如何包含选定的子字符串?

时间:2018-10-08 18:21:58

标签: python string

我要在大字符串中搜索目标文本。我的代码选择字符串中的文本,并在其前面显示40个字符,并在其前面显示40个字符。相反,我希望在目标文本前面显示2个句子,在后面显示2个句子。我的代码:

import re

sentence = "In addition, participation in life situations can be somewhat impaired because of communicative disabilities associated with the disorder and parents’ lack of resources for overcoming this aspect of the disability (i.e. communication devices). The attitudes of service providers are also important. The Australian Rett syndrome research program is based on a biopsychosocial model which integrates aspects of both medical and social models of disability and functioning. The investigation of environmental factors such as equipment and support available to individuals and families and the social capital of the communities in which they live is likely to be integral to understanding the burden of this disorder. The program will use the ICF framework to identify those factors determined to be most beneficial and cost effective in optimising health, function and quality of life for the affected child and her family."

sub = "biopsychosocial model"

def find_all_substrings(string, sub):
    starts = [match.start() for match in re.finditer(re.escape(sub), string.lower())]
    return starts 

substrings = find_all_substrings(sentence, sub)
for pos in substrings: print(sentence[pos-40:pos+40])

如何在目标文本前面显示2个句子,在后面显示2个句子?

1 个答案:

答案 0 :(得分:4)

您可以先将文本拆分为句子,然后查找包含要查找的子字符串的所有句子(及其索引)。

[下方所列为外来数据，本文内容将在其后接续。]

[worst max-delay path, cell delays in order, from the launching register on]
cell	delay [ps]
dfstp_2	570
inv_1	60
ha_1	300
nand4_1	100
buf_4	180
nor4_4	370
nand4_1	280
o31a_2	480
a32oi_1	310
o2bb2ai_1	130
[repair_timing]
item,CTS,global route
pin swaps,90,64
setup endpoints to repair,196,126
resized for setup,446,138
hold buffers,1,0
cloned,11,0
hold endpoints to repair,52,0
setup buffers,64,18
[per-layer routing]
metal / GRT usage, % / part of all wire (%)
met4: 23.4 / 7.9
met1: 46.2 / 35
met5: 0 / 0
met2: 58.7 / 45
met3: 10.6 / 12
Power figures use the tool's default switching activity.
### src/rtl/regfile_wb_arbiter.sv
// Register-file write-port controller.
// Shares the single write port between the in-order WriteBack stage and a
// long-latency unit (LLU). WB normally has priority; an LLU result that keeps
// losing is granted by a one-cycle FORCE state that stalls WB. A per-register
// pending-write scoreboard lets Decode detect RAW hazards on LLU results.
`timescale 1ns/1ps

module regfile_wb_arbiter #(
    parameter int XLEN     = 32,
    parameter int NREG     = 32,
    parameter int MAX_WAIT = 4
) (
    input  logic                    clk,
    input  logic                    rst,
    input  logic                    pipe_wen,
    input  logic [$clog2(NREG)-1:0] pipe_rd,
    input  logic [XLEN-1:0]         pipe_data,
    input  logic                    llu_valid,
    input  logic [$clog2(NREG)-1:0] llu_rd,
    input  logic [XLEN-1:0]         llu_data,
    output logic                    llu_ready,
    input  logic                    issue_en,
    input  logic [$clog2(NREG)-1:0] issue_rd,
    input  logic [$clog2(NREG)-1:0] rs1,
    input  logic [$clog2(NREG)-1:0] rs2,
    output logic                    rs1_busy,
    output logic                    rs2_busy,
    output logic                    stall_wb,
    output logic                    sb_err,
    output logic                    regWEn,
    output logic [$clog2(NREG)-1:0] rd,
    output logic [XLEN-1:0]         dataW
);

    localparam int RW = $clog2(NREG);
    localparam int CW = $clog2(MAX_WAIT + 1);

    typedef enum logic {
        ARB   = 1'b0,
        FORCE = 1'b1
    } state_t;

    state_t          state_reg, state_next;
    logic [CW-1:0]   wait_cnt_reg, wait_cnt_next;
    logic            sb_err_reg, sb_err_next;
    logic [NREG-1:0] busy_vec;
    logic [NREG-1:0] set_vec;
    logic [NREG-1:0] clr_vec;

    logic pipe_req;
    logic pipe_grant;
    logic llu_grant;
    logic force_stall;
    logic issue_busy;

    // Writes to x0 are meaningless, so they never request the port.
    assign pipe_req = pipe_wen && (pipe_rd != '0);

    // Arbitration and blocked-LLU wait counter.
    always_comb begin
        state_next    = state_reg;
        wait_cnt_next = wait_cnt_reg;
        pipe_grant    = 1'b0;
        llu_grant     = 1'b0;
        force_stall   = 1'b0;
        case (state_reg)
            ARB: begin
                pipe_grant = pipe_req;
                llu_grant  = llu_valid && !pipe_req;
                if (llu_valid && !llu_grant) begin
                    if (wait_cnt_reg == CW'(MAX_WAIT - 1)) begin
                        state_next    = FORCE;
                        wait_cnt_next = '0;
                    end else begin
                        wait_cnt_next = wait_cnt_reg + CW'(1);
                    end
                end else if (llu_grant) begin
                    wait_cnt_next = '0;
                end
            end
            FORCE: begin
                // WB holds its contents; the starved LLU result owns the port.
                force_stall   = 1'b1;
                llu_grant     = llu_valid;
                state_next    = ARB;
                wait_cnt_next = '0;
            end
            default: begin
                state_next    = ARB;
                wait_cnt_next = '0;
            end
        endcase
    end

    // FSM state and wait counter registers.
    always_ff @(posedge clk) begin
        if (rst) begin
            state_reg    <= ARB;
            wait_cnt_reg <= '0;
        end else begin
            state_reg    <= state_next;
            wait_cnt_reg <= wait_cnt_next;
        end
    end

    // One scoreboard bit per architectural register; x0 never becomes busy.
    genvar gi;
    generate
        for (gi = 0; gi < NREG; gi++) begin : g_busy
            logic bit_reg;

            assign set_vec[gi]  = issue_en && (gi != 0) && (issue_rd == RW'(gi));
            assign clr_vec[gi]  = llu_grant && (llu_rd == RW'(gi));
            assign busy_vec[gi] = bit_reg;

            // Set has priority so a re-issue in the retiring cycle stays pending.
            always_ff @(posedge clk) begin
                if (rst) begin
                    bit_reg <= 1'b0;
                end else if (set_vec[gi]) begin
                    bit_reg <= 1'b1;
                end else if (clr_vec[gi]) begin
                    bit_reg <= 1'b0;
                end
            end
        end
    endgenerate

    // A register whose result retires this cycle is no longer outstanding.
    assign issue_busy  = busy_vec[issue_rd] && !(llu_grant && (llu_rd == issue_rd));
    assign sb_err_next = sb_err_reg || (issue_en && (issue_rd != '0) && issue_busy);

    // Sticky scoreboard error flag.
    always_ff @(posedge clk) begin
        if (rst) begin
            sb_err_reg <= 1'b0;
        end else begin
            sb_err_reg <= sb_err_next;
        end
    end

    // Write-port mux; everything is forced low while reset is asserted.
    always_comb begin
        regWEn = 1'b0;
        rd     = '0;
        dataW  = '0;
        if (!rst) begin
            if (llu_grant) begin
                regWEn = (llu_rd != '0);
                rd     = llu_rd;
                dataW  = llu_data;
            end else if (pipe_grant) begin
                regWEn = 1'b1;
                rd     = pipe_rd;
                dataW  = pipe_data;
            end
        end
    end

    assign llu_ready = llu_grant && !rst;
    assign stall_wb  = force_stall && !rst;
    assign sb_err    = sb_err_reg && !rst;

    // Results written this cycle reach the file on the negedge, so they are readable.
    assign rs1_busy = !rst && (rs1 != '0) && busy_vec[rs1] && !(llu_grant && (llu_rd == rs1));
    assign rs2_busy = !rst && (rs2 != '0) && busy_vec[rs2] && !(llu_grant && (llu_rd == rs2));

endmodule
## src/rtl/spidergon_flit_injector.sv

```systemverilog
// spidergon_flit_injector: packetises local messages into head/body/tail flits
// and issues them into the node's per-VC input buffers under credit flow control.
module spidergon_flit_injector #(
  parameter int NUM_OF_NODES = 8,
  parameter int FLIT_DATA_WIDTH = 16,
  parameter int NODE_BUFFER_WIDTH = 32,
  parameter int NUM_OF_VIRTUAL_CHANNELS = 2,
  parameter int NODE_ID = 0,
  localparam int DESTW = $clog2(NUM_OF_NODES),
  localparam int VCW = NUM_OF_VIRTUAL_CHANNELS > 1 ? $clog2(NUM_OF_VIRTUAL_CHANNELS) : 1
) (
  input  logic                               i_clk,
  input  logic                               i_rst_n,
  input  logic                               i_msg_valid,
  output logic                               o_msg_ready,
  input  logic [DESTW-1:0]                   i_msg_dest,
  input  logic [3:0]                         i_msg_len,
  input  logic                               i_pld_valid,
  output logic                               o_pld_ready,
  input  logic [FLIT_DATA_WIDTH-1:0]         i_pld_data,
  output logic                               o_flit_valid,
  output logic [1:0]                         o_flit_type,
  output logic [VCW-1:0]                     o_flit_vc,
  output logic [FLIT_DATA_WIDTH-1:0]         o_flit_data,
  input  logic [NUM_OF_VIRTUAL_CHANNELS-1:0] i_credit_return,
  output logic                               o_credit_overflow
);
  localparam int NVC = NUM_OF_VIRTUAL_CHANNELS;
  localparam int CREDITS = NODE_BUFFER_WIDTH / FLIT_DATA_WIDTH;
  localparam int CW = $clog2(CREDITS + 1);
  localparam logic [CW-1:0] FULL = CW'(CREDITS);
  localparam logic [DESTW-1:0] SRC = DESTW'(NODE_ID);
  typedef enum logic [1:0] {IDLE, HEAD, BODY, DROP} state_t;
  state_t r_state;
  logic [DESTW-1:0] r_dest;
  logic [3:0] r_len, r_rem;
  logic [VCW-1:0] r_vc, w_sel, w_send_vc;
  logic [CW-1:0] r_cred [NVC];
  logic [NVC-1:0] w_has;
  logic w_send, w_msg_hs, w_pld_hs;
  logic [1:0] w_type;
  logic [FLIT_DATA_WIDTH-1:0] w_head;

  // Descending scan so the lowest-indexed VC with credit wins
  always_comb begin
    w_sel = '0;
    w_has = '0;
    for (int v = NVC - 1; v >= 0; v--) begin
      w_has[v] = r_cred[v] != '0;
      if (w_has[v]) w_sel = VCW'(v);
    end
  end

  always_comb begin
    w_head = '0;
    w_head[DESTW-1:0] = r_dest;
    w_head[2*DESTW-1:DESTW] = SRC;
  end

  assign o_msg_ready = i_rst_n && r_state == IDLE;
  assign o_pld_ready = r_state == DROP || (r_state == BODY && w_has[r_vc]);
  assign w_msg_hs = i_msg_valid && o_msg_ready;
  assign w_pld_hs = i_pld_valid && o_pld_ready;
  assign w_send = (r_state == HEAD && |w_has) || (r_state == BODY && w_pld_hs);
  assign w_send_vc = r_state == HEAD ? w_sel : r_vc;
  assign w_type = r_state == HEAD ? (r_len == '0 ? 2'b11 : 2'b00) : (r_rem == 4'd1 ? 2'b10 : 2'b01);

  always_ff @(posedge i_clk or negedge i_rst_n) begin
    if (!i_rst_n) begin
      r_state <= IDLE;
      r_dest <= '0;
      r_len <= '0;
      r_rem <= '0;
      r_vc <= '0;
      o_flit_valid <= 1'b0;
      o_flit_type <= 2'b00;
      o_flit_vc <= '0;
      o_flit_data <= '0;
      o_credit_overflow <= 1'b0;
      for (int v = 0; v < NVC; v++) r_cred[v] <= FULL;
    end else begin
      o_flit_valid <= w_send;
      if (w_send) begin
        o_flit_type <= w_type;
        o_flit_vc <= w_send_vc;
        o_flit_data <= r_state == HEAD ? w_head : i_pld_data;
      end
      // A return and a send on the same VC in one cycle cancel out
      for (int v = 0; v < NVC; v++) begin
        if (i_credit_return[v] && !(w_send && w_send_vc == VCW'(v))) begin
          if (r_cred[v] == FULL) o_credit_overflow <= 1'b1;
          else r_cred[v] <= r_cred[v] + CW'(1);
        end else if (!i_credit_return[v] && w_send && w_send_vc == VCW'(v)) begin
          r_cred[v] <= r_cred[v] - CW'(1);
        end
      end
      case (r_state)
        IDLE: if (w_msg_hs) begin
          r_dest <= i_msg_dest;
          r_len <= i_msg_len;
          r_rem <= i_msg_len;
          r_state <= i_msg_dest == SRC ? (i_msg_len == '0 ? IDLE : DROP) : HEAD;
        end
        HEAD: if (w_send) begin
          r_vc <= w_sel;
          r_state <= r_len == '0 ? IDLE : BODY;
        end
        BODY, DROP: if (w_pld_hs) begin
          r_rem <= r_rem - 4'd1;
          if (r_rem == 4'd1) r_state <= IDLE;
        end
        default: r_state <= IDLE;
      endcase
    end
  end
endmodule

```

## config.mk

```make
export PLATFORM = sky130hd
export DESIGN_NAME = spidergon_flit_injector
export DESIGN_NICKNAME = d
export VERILOG_FILES = /design/src/rtl/spidergon_flit_injector.sv
export SDC_FILE = /design/constraint.sdc
export NUM_CORES = 1
export LEC_CHECK = 0
export BUFFER_PORTS_ARGS = -buffer_cell sky130_fd_sc_hd__buf_4
export CAP_MARGIN = 20
export CORE_UTILIZATION = 38
export DETAILED_ROUTE_END_ITERATION = 16
export GPL_ROUTABILITY_DRIVEN = 0
export PLACE_DENSITY_LB_ADDON = 0.15
export SYNTH_ARGS = -nofsm -noshare
export SYNTH_HDL_FRONTEND = slang
export SYNTH_SLANG_ARGS = --single-unit
```

## constraint.sdc

```tcl
create_clock -name i_clk -period 1.5 [get_ports i_clk]
set_input_delay 0.15 -clock i_clk [delete_from_list [all_inputs] [get_ports i_clk]]
set_output_delay 0.15 -clock i_clk [all_outputs]
set_load 0.01 [all_outputs]
```

==> key figures <==
Global route
  – GR Util All Layers: 0.1815
  – Pin count of the biggest net entering global routing: 32
  – Grt ovf: 0
  – Vias in the first global route: 1636
  – Initial antenna violation count: 0
  – First-pass GRT wire length: 7500 um

Routing
  – Average wire per standard cell: 14.72 um
  – Final wirelength: 4886 um
  – Final antenna-violating net count: 0
  – Vias: 1685
  – Router iterations before antenna repair: 4
  – DRC viols: 0
  – Routed vias/inst: 5.075
  – Initial DRC count: 48

Layout
  – Syn-to-layout area delta: 52.70%
  – Fillers: 417
  – Final net count: 295
  – Commonest non-fill, non-tap cells in the layout: 80 x buf_4, 34 x dfrtp_1, 15 x nand2_1
  – Final Util: 0.6226
  – Antenna diodes: 0
  – Commonest non-fill, non-tap cell in the layout: buf_4
  – Ratio of cells with drive above 1 in the final layout: 0.5283
  – Fin area: 3038 um2

Place
  – Port Buf Inserts: 51
  – Placed cell areas: 2644 um2
  – Dpl hpwl: 3280 um

STA
  – Max-slew violations: 0
  – WHS: 63.99 ps
  – Max Fclk: 0.6272 GHz
  – Post-route setup slack: -94.37 ps
  – Period utilisation layout: 1.063
  – Final setup vio count: 22
  – Fin crit period: 1594 ps
  – Final Hold Viols: 0
  – Layout Skew: 7.699 ps
  – RSZ-0062 raised after global routing: true
  – Least-Margin Pin Slew: 412.8 ps
  – Max-slew headroom: 0.7248

Yosys
  – Top cell type's share of synthesized area: 0.4654
  – Synth warnings: 0
  – Syn nets: 207
  – Main combinational cell family by area after synthesis: compound AO/OA/AOI/OAI gates
  – Mapped cell area: 1989 um2
  – Yosys top cell by area: dfrtp_1
  – Sequential fraction of the synthesis area: 0.4918
  – Number of synthesized flops with an enable pin: 0
  – Post-synthesis cell count: 176
  – Avg Inst Size Synth: 11.30 um2
  – Ys flop type: dfrtp_1
  – Simple-gate portion of the synthesized area: 0.1302
  – Xor and xnor fraction of the mapped netlist area: 0.008805
  – Synth Register Bits: 39
  – Post-synth cell types: 53
  – Mux contribution to synthesized area: 0.08868
  – Complex-gate fraction of the synthesized area: 0.2138
  – Post-Synth Adder-Cell Area: 0.01258
  – Area contributors post-synth: dfrtp_1 47%, mux2_1 7.4%, a22o_1 6.2%
  – Post-synth ARST share: 1.000

Critical path
  – CP Cell Sequence: nor2_4 -> a22o_4 -> nor2b_2 -> buf_4
  – Worst setup EP type: primary output
  – CP arrival: 1440 ps
  – R2R cell count: 4
  – WS Path Type: reg2out
  – Crit path required time: 1350 ps
  – Reg2reg end: o_flit_type[0]
  – CP peak stage delay: 600 ps
  – Worst Setup SP: r_cred[3]
  – Register-to-register setup slack: -60 ps
  – Reg2reg start: r_cred[2]
  – Setup crit start kind: flop
  – CP Max Fanout: 6
  – Slowest cell on the critical path: dfstp_2

Floorplanning
  – Row cnt: 25
  – Core ar.: 4880 um2
  – Chip height: 74.36 um
  – Starting Density: 0.4077
  – Die area: 5529 um2
  – I/O pin cnt: 52
  – Die Wd: 74.36 um

CTS
  – CTS Buffer Depth: 2
  – Clk sink count: 39
  – Root buf cell: clkbuf_8
  – Max H-tree Level: 2
  – Clock-pin slew on the worst setup and hold paths: 80 ps
  – Worst-skew pair later-pin latency: 290 ps
  – CTS tree: built
  – CTS buffer count: 5

Min path
  – Hold_sp: i_pld_data[11]
  – Worst Hold Class: in2reg
  – Hold endpoint: o_flit_data[11]
  – Hold Path Depth: 2

Power and ir drop
  – PwrDens: 2082 nW/um2
  – Lkg Pwr: 0.001458 uW
  – Switching share of power: 0.3604
  – Final Total Pwr: 6326 uW
  – Clock power frac: 0.140
  – Sequential share of power: 0.307
  – Cell Int Power: 4047 uW
  – Comb power frac: 0.553
  – Net switching power: 2280 uW
  – Worst VDD drop: 1040 uV

Flow run
  – MaxCap Viol Count: 0

Status
  – Status: finished, violations left
  – Failing checks: negative setup slack
-- layout make-up --
class	instances	area, um2	share of cell area
clock buffer	5	68.82	0.02265
multi-input combinational	119	1074	0.3534
clock inverter	3	43.79	0.01442
timing repair buffer	90	752.0	0.2475
tap	67	83.83	0.02759
sequential	39	982.2	0.3233
inverter	9	33.78	0.01112
-- worst max path at each step --
stage	endpoint	slack, ps	cells past startpoint
global route	o_pld_ready	-150	4
floorplan	r_state[0]	-10	4
CTS	o_pld_ready	-130	5
detailed placement	o_flit_data[8]	-200	3
finish	o_pld_ready	-90	4
global placement	o_flit_data[13]	-170	3
<file path="src/rtl/traffic_display_drv.sv">
// Two-digit multiplexed 7-segment driver and R/Y/G indicator for the traffic-light controller.
// Optional macro LAST3_BLINK_EN: countdown digits blink for the last 1..3 seconds of a colour.
module traffic_display_drv #(
  parameter int CLK_HZ   = 50_000_000,
  parameter int SCAN_HZ  = 1000,
  parameter int BLINK_HZ = 2
) (
  input  logic       sys_clk,
  input  logic       sys_rst_p,
  input  logic [3:0] light_t,
  input  logic [2:0] light_ctrl,
  output logic [7:0] seg,
  output logic [1:0] dig_sel,
  output logic [2:0] led_rgb
);

  localparam int SCAN_DIV  = CLK_HZ / (2 * SCAN_HZ);
  localparam int BLINK_DIV = CLK_HZ / (2 * BLINK_HZ);
  localparam int SCAN_W    = (SCAN_DIV > 1) ? $clog2(SCAN_DIV) : 1;
  localparam int BLINK_W   = (BLINK_DIV > 1) ? $clog2(BLINK_DIV) : 1;

  localparam logic [7:0] SEG_BLANK = 8'hFF;
  localparam logic [7:0] SEG_DASH  = 8'hBF;

  logic [6:0] s1, s2, s3;
  logic [3:0] cap_t;
  logic [2:0] cap_ctrl;

  // Capture only words that have been identical for two consecutive cycles, so torn updates are dropped.
  always_ff @(posedge sys_clk or posedge sys_rst_p) begin
    if (sys_rst_p) begin
      s1       <= '0;
      s2       <= '0;
      s3       <= '0;
      cap_t    <= '0;
      cap_ctrl <= '0;
    end else begin
      s1 <= {light_ctrl, light_t};
      s2 <= s1;
      s3 <= s2;
      if (s2 == s3) {cap_ctrl, cap_t} <= s2;
    end
  end

  logic [SCAN_W-1:0]  scan_cnt;
  logic [BLINK_W-1:0] blink_cnt;
  logic               dig_idx;
  logic               blink_ph;

  always_ff @(posedge sys_clk or posedge sys_rst_p) begin
    if (sys_rst_p) begin
      scan_cnt  <= '0;
      blink_cnt <= '0;
      dig_idx   <= 1'b0;
      blink_ph  <= 1'b1;
    end else begin
      if (scan_cnt == SCAN_W'(SCAN_DIV - 1)) begin
        scan_cnt <= '0;
        dig_idx  <= ~dig_idx;
      end else begin
        scan_cnt <= scan_cnt + 1'b1;
      end
      if (blink_cnt == BLINK_W'(BLINK_DIV - 1)) begin
        blink_cnt <= '0;
        blink_ph  <= ~blink_ph;
      end else begin
        blink_cnt <= blink_cnt + 1'b1;
      end
    end
  end

  function automatic logic [7:0] seg_code(input logic [3:0] d);
    case (d)
      4'd0:    seg_code = 8'hC0;
      4'd1:    seg_code = 8'hF9;
      4'd2:    seg_code = 8'hA4;
      4'd3:    seg_code = 8'hB0;
      4'd4:    seg_code = 8'h99;
      4'd5:    seg_code = 8'h92;
      4'd6:    seg_code = 8'h82;
      4'd7:    seg_code = 8'hF8;
      4'd8:    seg_code = 8'h80;
      4'd9:    seg_code = 8'h90;
      default: seg_code = SEG_BLANK;
    endcase
  endfunction

  logic       tens;
  logic [3:0] ones;
  logic [7:0] seg_nxt;
  logic [2:0] led_nxt;

  assign tens = (cap_t >= 4'd10);
  assign ones = tens ? (cap_t - 4'd10) : cap_t;

  always_comb begin
    seg_nxt = SEG_BLANK;
    led_nxt = 3'b000;
    case (cap_ctrl)
      3'b000: begin
        seg_nxt = SEG_BLANK;
        led_nxt = 3'b000;
      end
      3'b001, 3'b010, 3'b100: begin
        if (dig_idx) seg_nxt = tens ? seg_code(4'd1) : SEG_BLANK;
        else         seg_nxt = seg_code(ones);
        if (cap_ctrl == 3'b010) led_nxt = blink_ph ? 3'b010 : 3'b000;
        else                    led_nxt = cap_ctrl;
`ifdef LAST3_BLINK_EN
        if ((cap_t >= 4'd1) && (cap_t <= 4'd3) && !blink_ph) seg_nxt = SEG_BLANK;
`endif
      end
      default: begin
        seg_nxt = SEG_DASH;
        led_nxt = 3'b100;
      end
    endcase
  end

  // Digit enable and segment data share one register stage, so they switch on the same edge.
  always_ff @(posedge sys_clk or posedge sys_rst_p) begin
    if (sys_rst_p) begin
      seg     <= SEG_BLANK;
      dig_sel <= 2'b11;
      led_rgb <= 3'b000;
    end else begin
      seg     <= seg_nxt;
      dig_sel <= dig_idx ? 2'b01 : 2'b10;
      led_rgb <= led_nxt;
    end
  end

endmodule
</file>
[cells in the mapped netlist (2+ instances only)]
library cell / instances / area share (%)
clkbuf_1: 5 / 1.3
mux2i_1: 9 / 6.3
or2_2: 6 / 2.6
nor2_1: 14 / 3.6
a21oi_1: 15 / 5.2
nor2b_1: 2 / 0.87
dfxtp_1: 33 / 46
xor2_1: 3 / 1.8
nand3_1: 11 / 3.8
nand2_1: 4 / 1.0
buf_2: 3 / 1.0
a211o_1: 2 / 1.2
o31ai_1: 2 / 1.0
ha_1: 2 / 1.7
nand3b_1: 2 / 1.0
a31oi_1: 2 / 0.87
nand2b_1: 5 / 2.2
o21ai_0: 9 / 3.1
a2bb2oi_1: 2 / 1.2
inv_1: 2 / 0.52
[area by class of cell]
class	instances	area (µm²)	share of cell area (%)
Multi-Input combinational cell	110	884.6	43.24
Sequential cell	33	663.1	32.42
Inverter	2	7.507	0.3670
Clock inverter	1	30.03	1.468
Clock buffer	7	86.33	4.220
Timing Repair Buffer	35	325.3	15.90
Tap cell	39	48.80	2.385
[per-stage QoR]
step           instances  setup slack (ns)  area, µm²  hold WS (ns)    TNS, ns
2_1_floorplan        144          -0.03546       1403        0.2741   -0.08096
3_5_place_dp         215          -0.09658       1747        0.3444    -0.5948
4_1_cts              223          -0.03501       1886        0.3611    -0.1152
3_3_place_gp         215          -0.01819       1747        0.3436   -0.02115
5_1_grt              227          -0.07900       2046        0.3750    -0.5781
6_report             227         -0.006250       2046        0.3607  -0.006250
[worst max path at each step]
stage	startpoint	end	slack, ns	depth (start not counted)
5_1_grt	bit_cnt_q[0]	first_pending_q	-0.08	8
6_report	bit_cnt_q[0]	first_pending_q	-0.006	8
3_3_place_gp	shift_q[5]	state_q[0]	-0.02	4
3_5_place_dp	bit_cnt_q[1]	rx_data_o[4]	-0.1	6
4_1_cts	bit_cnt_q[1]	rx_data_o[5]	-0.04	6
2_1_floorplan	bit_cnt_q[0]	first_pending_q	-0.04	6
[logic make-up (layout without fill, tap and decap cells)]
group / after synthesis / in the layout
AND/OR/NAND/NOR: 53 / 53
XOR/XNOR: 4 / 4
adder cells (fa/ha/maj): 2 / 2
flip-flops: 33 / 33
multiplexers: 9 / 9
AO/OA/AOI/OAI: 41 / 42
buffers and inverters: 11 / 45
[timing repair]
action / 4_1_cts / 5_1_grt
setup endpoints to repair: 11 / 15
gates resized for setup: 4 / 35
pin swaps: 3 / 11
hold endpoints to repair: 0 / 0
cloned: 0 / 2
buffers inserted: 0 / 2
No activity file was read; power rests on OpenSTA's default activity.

然后只需将句子切成任何找到的句子即可。

下面是一个示例(使用nltk.tokenize.sent_tokenize):

from nltk.tokenize import sent_tokenize

text = "In addition, participation in life situations can be somewhat impaired because of communicative disabilities associated with the disorder and parents’ lack of resources for overcoming this aspect of the disability (i.e. communication devices). The attitudes of service providers are also important. The Australian Rett syndrome research program is based on a biopsychosocial model which integrates aspects of both medical and social models of disability and functioning. The investigation of environmental factors such as equipment and support available to individuals and families and the social capital of the communities in which they live is likely to be integral to understanding the burden of this disorder. The program will use the ICF framework to identify those factors determined to be most beneficial and cost effective in optimising health, function and quality of life for the affected child and her family."
sentences = sent_tokenize(text)

sub = "biopsychosocial model"
matching_indices = [i for i, sentence in enumerate(sentences) if sub in sentence]

n_sent_padding = 1
displayed_sentences = [
    ' '.join(sentences[i-n_sent_padding:i+n_sent_padding+1])
    for i in matching_indices
]

这将找到每个包含子字符串的句子的索引(放在matching_indices中),然后displayed_sentences包含匹配的句子之前和之后的句子(根据n_sent_padding的编号)。

然后displayed_sentences是:

['The attitudes of service providers are also important. The Australian Rett syndrome research program is based on a biopsychosocial model which integrates aspects of both medical and social models of disability and functioning. The investigation of environmental factors such as equipment and support available to individuals and families and the social capital of the communities in which they live is likely to be integral to understanding the burden of this disorder.']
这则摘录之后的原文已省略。